Problem description:
Return all lines from the listing below in which "output" appears.

Data to use:
This design comes from an exercise in tuning for small area on the open sky130 flow, not from production work. The RTL was checked by simulation tests, not by an equivalence proof against the original design. Power figures rest on the tool's default switching activity, not on a simulated workload.

===== flow/design.v =====
module qspi_cmd_router (
  input  logic        clk,
  input  logic        reset,
  input  logic        spi_clk,
  input  logic        spi_cs,
  input  logic        spi_di,
  output logic        spi_do,
  output logic        spi_do_enable,
  output logic [1:0]  ram_cs,
  input  logic [1:0]  ram_di,
  output logic [7:0]  cmd_out,
  output logic [31:0] addr_out,
  output logic [11:0] len_out,
  output logic        cmd_strobe,
  output logic [7:0]  sr,
  input  logic [7:0]  sr_in,
  input  logic        sr_in_strobe,
  output logic [7:0]  wbuf_data,
  output logic        wbuf_valid,
  input  logic        wbuf_ready,
  output logic        wbuf_overflow,
  output logic        addr4
);
  localparam logic [2:0] S_IDLE   = 3'd0;
  localparam logic [2:0] S_CMD    = 3'd1;
  localparam logic [2:0] S_ADDR   = 3'd2;
  localparam logic [2:0] S_DUMMY  = 3'd3;
  localparam logic [2:0] S_TX     = 3'd4;
  localparam logic [2:0] S_RX     = 3'd5;
  localparam logic [2:0] S_IGNORE = 3'd6;
  logic [2:0]  r_sclk_pipe;
  logic [2:0]  r_cs_pipe;
  logic [1:0]  r_di_pipe;
  logic [2:0]  r_state;
  logic [2:0]  r_bit_cnt;
  logic [6:0]  r_shift;       
  logic [31:0] r_addr;        
  logic        r_addr_done;
  logic [7:0]  r_opcode;
  logic        r_op_done;
  logic        r_wel_at_op;
  logic [11:0] r_len;
  logic        r_spi_do;
  logic        r_spi_do_en;
  logic [1:0]  r_ram_cs;
  logic [7:0]  r_sr;
  logic        r_addr4;
  logic [7:0]  r_cmd_out;
  logic [31:0] r_addr_out;
  logic [11:0] r_len_out;
  logic        r_cmd_strobe;
  logic        r_push;
  logic [7:0]  r_push_data;
  logic        r_ovf_clr;
  logic [7:0]  r_ring [32];
  logic [5:0]  r_wp;
  logic [5:0]  r_rp;
  logic        r_pend;
  logic        r_overflow;
  logic        w_sclk_rise;
  logic        w_sclk_fall;
  logic        w_cs_rise;
  logic        w_cs_fall;
  logic        w_cs_high;
  logic        w_di;
  logic [7:0]  w_byte_next;
  logic        w_byte_done;
  logic        w_addr_last;
  logic        w_local_tx;
  logic [7:0]  w_tx_byte;
  logic [11:0] w_len_inc;
  logic        w_reportable;
  logic        w_pop;
  logic        w_full;
  logic        w_accept;
  logic        w_valid;
  logic        w_wr_now;
  logic        w_wr_pend;
  logic        w_wr0;
  logic        w_wr16;
  logic [7:0]  w_ring_l0 [16];
  logic [7:0]  w_ring_l1 [8];
  logic [7:0]  w_ring_l2 [4];
  logic [7:0]  w_ring_l3 [2];
  logic [7:0]  w_ring_q;
  assign w_sclk_rise  = r_sclk_pipe[1] & ~r_sclk_pipe[2];
  assign w_sclk_fall  = ~r_sclk_pipe[1] & r_sclk_pipe[2];
  assign w_cs_rise    = r_cs_pipe[1] & ~r_cs_pipe[2];
  assign w_cs_fall    = ~r_cs_pipe[1] & r_cs_pipe[2];
  assign w_cs_high    = r_cs_pipe[1];
  assign w_di         = r_di_pipe[1];
  assign w_byte_next  = {r_shift, w_di};
  assign w_byte_done  = (r_bit_cnt == 3'd7);
  assign w_addr_last  = r_addr4 ? r_len[2] : (r_len[1] & r_len[0]);
  assign w_len_inc    = (r_len == 12'hFFF) ? r_len : r_len + 12'd1;
  assign w_local_tx   = r_opcode[7] | r_opcode[2];
  assign w_reportable = r_op_done && (r_opcode != 8'h9F) && (r_opcode != 8'h05) &&
                        (r_opcode != 8'h06) && (r_opcode != 8'h04);
  always_comb begin
    w_tx_byte = 8'h00;
    if (!r_opcode[7]) begin
      w_tx_byte = r_sr;
    end else if (r_len[11:2] == '0) begin
      case (r_len[1:0])
        2'd1:    w_tx_byte = 8'hC2;
        2'd2:    w_tx_byte = 8'h20;
        2'd3:    w_tx_byte = 8'h18;
        default: w_tx_byte = 8'h00;
      endcase
    end
  end
  always_ff @(posedge clk) begin
    if (reset) begin
      r_sclk_pipe <= '0;
      r_cs_pipe   <= '0;
      r_di_pipe   <= '0;
    end else begin
      r_sclk_pipe <= {r_sclk_pipe[1:0], spi_clk};
      r_cs_pipe   <= {r_cs_pipe[1:0], spi_cs};
      r_di_pipe   <= {r_di_pipe[0], spi_di};
    end
  end
  always_ff @(posedge clk) begin
    if (r_state == S_ADDR && w_sclk_rise && !w_cs_high) r_addr <= {r_addr[30:0], w_di};
    if (r_state == S_RX && w_sclk_rise && !w_cs_high && w_byte_done) r_push_data <= w_byte_next;
  end
  always_ff @(posedge clk) begin
    if (reset) begin
      r_state      <= S_IDLE;
      r_bit_cnt    <= '0;
      r_shift      <= '0;
      r_addr_done  <= 1'b0;
      r_opcode     <= '0;
      r_op_done    <= 1'b0;
      r_wel_at_op  <= 1'b0;
      r_len        <= '0;
      r_spi_do     <= 1'b0;
      r_spi_do_en  <= 1'b0;
      r_ram_cs     <= '1;
      r_sr         <= '0;
      r_addr4      <= 1'b0;
      r_cmd_out    <= '0;
      r_addr_out   <= '0;
      r_len_out    <= '0;
      r_cmd_strobe <= 1'b0;
      r_push       <= 1'b0;
      r_ovf_clr    <= 1'b0;
    end else begin
      r_cmd_strobe <= 1'b0;
      r_push       <= 1'b0;
      r_ovf_clr    <= 1'b0;
      if (w_cs_high) begin
        r_state     <= S_IDLE;
        r_ram_cs    <= '1;
        r_spi_do    <= 1'b0;
        r_spi_do_en <= 1'b0;
        if (w_cs_rise && r_state != S_IDLE) begin
          if (w_reportable) begin
            r_cmd_strobe <= 1'b1;
            r_cmd_out    <= r_opcode;
            r_addr_out   <= r_addr_done ? {r_addr4 ? r_addr[31:24] : 8'h00, r_addr[23:0]} : 32'h0;
            r_len_out    <= r_len;
          end
          if (r_op_done && r_wel_at_op && r_addr_done && !r_opcode[0]) begin
            r_sr[0] <= 1'b1;
            r_sr[1] <= 1'b0;
          end
        end
      end else if (r_state == S_IDLE) begin
        if (w_cs_fall) begin
          r_state     <= S_CMD;
          r_bit_cnt   <= '0;
          r_addr_done <= 1'b0;
          r_op_done   <= 1'b0;
          r_len       <= '0;
          r_ram_cs    <= '0;
        end
      end else begin
        if (w_sclk_rise) begin
          if (!(r_state == S_TX && w_local_tx)) r_shift <= w_byte_next[6:0];
          r_bit_cnt <= r_bit_cnt + 3'd1;
          if (w_byte_done) r_len <= w_len_inc;
          case (r_state)
            S_CMD: begin
              if (w_byte_done) begin
                r_opcode    <= w_byte_next;
                r_op_done   <= 1'b1;
                r_wel_at_op <= r_sr[1];
                r_ram_cs    <= '1;
                r_state     <= S_IGNORE;
                case (w_byte_next)
                  8'h9F, 8'h05: begin
                    r_state     <= S_TX;
                    r_spi_do_en <= 1'b1;
                  end
                  8'h06: r_sr[1] <= 1'b1;
                  8'h04: r_sr[1] <= 1'b0;
                  8'hB7: r_addr4 <= 1'b1;
                  8'hE9: r_addr4 <= 1'b0;
                  8'h03, 8'h0B: begin
                    r_state  <= S_ADDR;
                    r_ram_cs <= '0;
                  end
                  8'h02: begin
                    r_state <= S_ADDR;
                    if (r_sr[1]) r_ovf_clr <= 1'b1;
                  end
                  8'h20: r_state <= S_ADDR;
                  default: ;
                endcase
              end
            end
            S_ADDR: begin
              if (w_byte_done && r_len[0] && !r_len[1] && r_opcode[0])
                r_ram_cs <= r_addr[6] ? 2'b01 : 2'b10;
              if (w_byte_done && w_addr_last) begin
                r_addr_done <= 1'b1;
                if (r_opcode[0]) begin
                  if (r_opcode[3]) begin
                    r_state <= S_DUMMY;
                  end else begin
                    r_state     <= S_TX;
                    r_spi_do_en <= 1'b1;
                  end
                end else begin
                  r_state <= r_opcode[1] ? S_RX : S_IGNORE;
                end
              end
            end
            S_DUMMY: begin
              if (w_byte_done) begin
                r_state     <= S_TX;
                r_spi_do_en <= 1'b1;
              end
            end
            S_RX: begin
              if (w_byte_done && r_wel_at_op) r_push <= 1'b1;
            end
            default: ;
          endcase
        end
        if (w_sclk_fall && r_state == S_TX && w_local_tx) begin
          if (r_bit_cnt == 3'd0) begin
            r_spi_do <= w_tx_byte[7];
            r_shift  <= w_tx_byte[6:0];
          end else begin
            r_spi_do <= r_shift[6];
            r_shift  <= {r_shift[5:0], 1'b0};
          end
        end
        if (r_state == S_TX && !w_local_tx) r_spi_do <= r_ram_cs[0] ? ram_di[1] : ram_di[0];
      end
      if (sr_in_strobe) r_sr <= sr_in;
    end
  end
  assign w_valid  = (r_wp != r_rp);
  assign w_full   = (r_wp[5] != r_rp[5]) && (r_wp[4:0] == r_rp[4:0]);
  assign w_pop    = wbuf_ready && w_valid;
  assign w_accept = r_push && (!w_full || w_pop);
  assign w_wr_now  = w_accept && (r_wp[3:0] == 4'hF);
  assign w_wr_pend = r_pend && (r_wp[3:0] == 4'h0);
  assign w_wr0     = (w_wr_now && r_wp[4]) || (w_wr_pend && !r_wp[4]);
  assign w_wr16    = (w_wr_now && !r_wp[4]) || (w_wr_pend && r_wp[4]);
  always_ff @(posedge clk) begin
    if (reset) begin
      r_wp       <= '0;
      r_rp       <= '0;
      r_pend     <= 1'b0;
      r_overflow <= 1'b0;
    end else begin
      r_wp <= r_wp + (w_accept ? 6'd2 : 6'd1);
      r_rp <= r_rp + (w_pop ? 6'd2 : 6'd1);
      if (w_accept && !w_wr_now) r_pend <= 1'b1;
      else if (w_wr_pend)        r_pend <= 1'b0;
      if (r_ovf_clr)                r_overflow <= 1'b0;
      else if (r_push && !w_accept) r_overflow <= 1'b1;
    end
  end
  always_ff @(posedge clk) begin
    for (int i = 1; i < 32; i++) begin
      if (i != 16) r_ring[i] <= r_ring[i-1];
    end
    r_ring[0]  <= w_wr0  ? r_push_data : r_ring[31];
    r_ring[16] <= w_wr16 ? r_push_data : r_ring[15];
  end
  always_comb begin
    for (int i = 0; i < 16; i++) w_ring_l0[i] = r_rp[0] ? r_ring[2*i+1] : r_ring[2*i];
    for (int i = 0; i < 8; i++)  w_ring_l1[i] = r_rp[1] ? w_ring_l0[2*i+1] : w_ring_l0[2*i];
    for (int i = 0; i < 4; i++)  w_ring_l2[i] = r_rp[2] ? w_ring_l1[2*i+1] : w_ring_l1[2*i];
    for (int i = 0; i < 2; i++)  w_ring_l3[i] = r_rp[3] ? w_ring_l2[2*i+1] : w_ring_l2[2*i];
    w_ring_q = r_rp[4] ? w_ring_l3[1] : w_ring_l3[0];
  end
  assign spi_do        = r_spi_do;
  assign spi_do_enable = r_spi_do_en;
  assign ram_cs        = r_ram_cs;
  assign cmd_out       = r_cmd_out;
  assign addr_out      = r_addr_out;
  assign len_out       = r_len_out;
  assign cmd_strobe    = r_cmd_strobe;
  assign sr            = r_sr;
  assign addr4         = r_addr4;
  assign wbuf_data     = (r_pend && (r_wp[4:0] == r_rp[4:0] + 5'd1)) ? r_push_data : w_ring_q;
  assign wbuf_valid    = w_valid;
  assign wbuf_overflow = r_overflow;
endmodule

Answer below:
  output logic        spi_do,
  output logic        spi_do_enable,
  output logic [1:0]  ram_cs,
  output logic [7:0]  cmd_out,
  output logic [31:0] addr_out,
  output logic [11:0] len_out,
  output logic        cmd_strobe,
  output logic [7:0]  sr,
  output logic [7:0]  wbuf_data,
  output logic        wbuf_valid,
  output logic        wbuf_overflow,
  output logic        addr4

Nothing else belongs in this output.